Exercise objective → All of the data beneath this instruction is to be transcribed word for word.

____

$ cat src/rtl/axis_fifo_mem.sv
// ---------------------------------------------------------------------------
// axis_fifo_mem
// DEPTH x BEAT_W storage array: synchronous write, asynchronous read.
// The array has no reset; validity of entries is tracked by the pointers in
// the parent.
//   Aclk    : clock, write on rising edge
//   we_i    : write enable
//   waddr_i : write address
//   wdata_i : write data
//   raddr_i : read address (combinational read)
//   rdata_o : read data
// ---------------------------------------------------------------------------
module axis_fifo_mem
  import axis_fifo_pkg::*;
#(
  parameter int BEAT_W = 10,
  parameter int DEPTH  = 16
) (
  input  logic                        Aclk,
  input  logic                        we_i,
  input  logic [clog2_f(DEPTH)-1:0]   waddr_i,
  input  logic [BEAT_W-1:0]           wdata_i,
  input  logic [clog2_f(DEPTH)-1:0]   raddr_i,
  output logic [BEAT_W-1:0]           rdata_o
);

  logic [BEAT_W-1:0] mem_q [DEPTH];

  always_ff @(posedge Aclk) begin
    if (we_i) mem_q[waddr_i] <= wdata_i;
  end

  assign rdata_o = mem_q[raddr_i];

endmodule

____

Response to this task →
$ cat src/rtl/axis_fifo_mem.sv
// ---------------------------------------------------------------------------
// axis_fifo_mem
// DEPTH x BEAT_W storage array: synchronous write, asynchronous read.
// The array has no reset; validity of entries is tracked by the pointers in
// the parent.
//   Aclk    : clock, write on rising edge
//   we_i    : write enable
//   waddr_i : write address
//   wdata_i : write data
//   raddr_i : read address (combinational read)
//   rdata_o : read data
// ---------------------------------------------------------------------------
module axis_fifo_mem
  import axis_fifo_pkg::*;
#(
  parameter int BEAT_W = 10,
  parameter int DEPTH  = 16
) (
  input  logic                        Aclk,
  input  logic                        we_i,
  input  logic [clog2_f(DEPTH)-1:0]   waddr_i,
  input  logic [BEAT_W-1:0]           wdata_i,
  input  logic [clog2_f(DEPTH)-1:0]   raddr_i,
  output logic [BEAT_W-1:0]           rdata_o
);

  logic [BEAT_W-1:0] mem_q [DEPTH];

  always_ff @(posedge Aclk) begin
    if (we_i) mem_q[waddr_i] <= wdata_i;
  end

  assign rdata_o = mem_q[raddr_i];

endmodule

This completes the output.